Segment Start: Information provided
File: src/rtl/hilo_muldiv_ctrl.sv
// HI/LO special-register sequencer: owns HI/LO, runs one-bit-per-cycle MULT/DIV,
// executes MTHI/MTLO, supplies MFHI/MFLO data and stalls the pipe on collisions.
module hilo_muldiv_ctrl #(
  parameter int WIDTH = 32
) (
  input  logic             clk,
  input  logic             rst,
  input  logic             start,
  input  logic [2:0]       op,
  input  logic [WIDTH-1:0] operand_a,
  input  logic [WIDTH-1:0] operand_b,
  input  logic             read_hi,
  input  logic             read_lo,
  output logic [WIDTH-1:0] hilo_out,
  output logic             stall,
  output logic             busy,
  output logic             done,
  output logic             div_zero
);

  localparam int CW = $clog2(WIDTH);

  localparam logic [2:0] OP_MTHI = 3'b100;
  localparam logic [2:0] OP_MTLO = 3'b101;

  typedef enum logic [1:0] {IDLE, CALC, FIX} state_t;

  state_t           state;
  logic [WIDTH-1:0] hi, lo;
  logic [WIDTH-1:0] acc_hi, acc_lo;   // mul: {upper, multiplier}; div: {remainder, quotient}
  logic [WIDTH-1:0] b_reg;            // mul: multiplicand; div: divisor
  logic [WIDTH-1:0] a_raw;            // untouched dividend, returned in HI on divide-by-zero
  logic [CW-1:0]    cnt;
  logic             is_div, neg_q, neg_r, zero_div;

  // Decode of the issuing op (only meaningful when op[2] == 0)
  logic             op_muldiv, op_signed, op_div;
  logic [WIDTH-1:0] abs_a, abs_b;

  // Iteration datapath
  logic [WIDTH:0]     mul_sum;
  logic [WIDTH:0]     div_shift;
  logic [WIDTH-1:0]   div_rem;
  logic               div_ge;
  logic [2*WIDTH-1:0] prod_fix;
  logic [WIDTH-1:0]   quot_fix, rem_fix;

  assign op_muldiv = ~op[2];
  assign op_signed = op[0];
  assign op_div    = op[1];
  assign abs_a     = (op_signed && operand_a[WIDTH-1]) ? -operand_a : operand_a;
  assign abs_b     = (op_signed && operand_b[WIDTH-1]) ? -operand_b : operand_b;

  assign mul_sum   = {1'b0, acc_hi} + (acc_lo[0] ? {1'b0, b_reg} : '0);
  assign div_shift = {acc_hi, acc_lo[WIDTH-1]};
  assign div_ge    = div_shift >= {1'b0, b_reg};
  // The true difference is below the divisor, so the low WIDTH bits are exact.
  assign div_rem   = div_shift[WIDTH-1:0] - b_reg;

  assign prod_fix  = neg_q ? -{acc_hi, acc_lo} : {acc_hi, acc_lo};
  assign quot_fix  = neg_q ? -acc_lo : acc_lo;
  assign rem_fix   = neg_r ? -acc_hi : acc_hi;

  assign busy  = (state != IDLE);
  assign stall = busy & (read_hi | read_lo | start);

  always_comb begin
    hilo_out = '0;
    if (read_hi)      hilo_out = hi;
    else if (read_lo) hilo_out = lo;
  end

  // NOTE: every register here uses <= so all state advances from the same pre-edge values.
  always_ff @(posedge clk) begin
    if (rst) begin
      state    <= IDLE;
      hi       <= '0;
      lo       <= '0;
      acc_hi   <= '0;
      acc_lo   <= '0;
      b_reg    <= '0;
      a_raw    <= '0;
      cnt      <= '0;
      is_div   <= 1'b0;
      neg_q    <= 1'b0;
      neg_r    <= 1'b0;
      zero_div <= 1'b0;
      done     <= 1'b0;
      div_zero <= 1'b0;
    end else begin
      done     <= 1'b0;
      div_zero <= 1'b0;
      case (state)
        IDLE: begin
          if (start) begin
            if (op_muldiv) begin
              state    <= CALC;
              cnt      <= '0;
              is_div   <= op_div;
              neg_q    <= op_signed & (operand_a[WIDTH-1] ^ operand_b[WIDTH-1]);
              neg_r    <= op_signed & operand_a[WIDTH-1];
              zero_div <= op_div & (operand_b == '0);
              a_raw    <= operand_a;
              acc_hi   <= '0;
              acc_lo   <= op_div ? abs_a : abs_b;
              b_reg    <= op_div ? abs_b : abs_a;
            end else if (op == OP_MTHI) begin
              hi <= operand_a;
            end else if (op == OP_MTLO) begin
              lo <= operand_a;
            end
          end
        end
        CALC: begin
          if (is_div) begin
            acc_hi <= div_ge ? div_rem : div_shift[WIDTH-1:0];
            acc_lo <= {acc_lo[WIDTH-2:0], div_ge};
          end else begin
            acc_hi <= mul_sum[WIDTH:1];
            acc_lo <= {mul_sum[0], acc_lo[WIDTH-1:1]};
          end
          cnt <= cnt + 1'b1;
          if (cnt == CW'(WIDTH - 1)) state <= FIX;
        end
        FIX: begin
          if (!is_div) begin
            {hi, lo} <= prod_fix;
          end else if (zero_div) begin
            hi <= a_raw;
            lo <= '1;
          end else begin
            hi <= rem_fix;
            lo <= quot_fix;
          end
          done     <= 1'b1;
          div_zero <= zero_div;
          state    <= IDLE;
        end
        default: state <= IDLE;
      endcase
    end
  end

endmodule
Segment End: Information provided
Your instructions - Scan the listing for the string "register" and copy every line that carries it.

Response below -
// HI/LO special-register sequencer: owns HI/LO, runs one-bit-per-cycle MULT/DIV,
  // NOTE: every register here uses <= so all state advances from the same pre-edge values.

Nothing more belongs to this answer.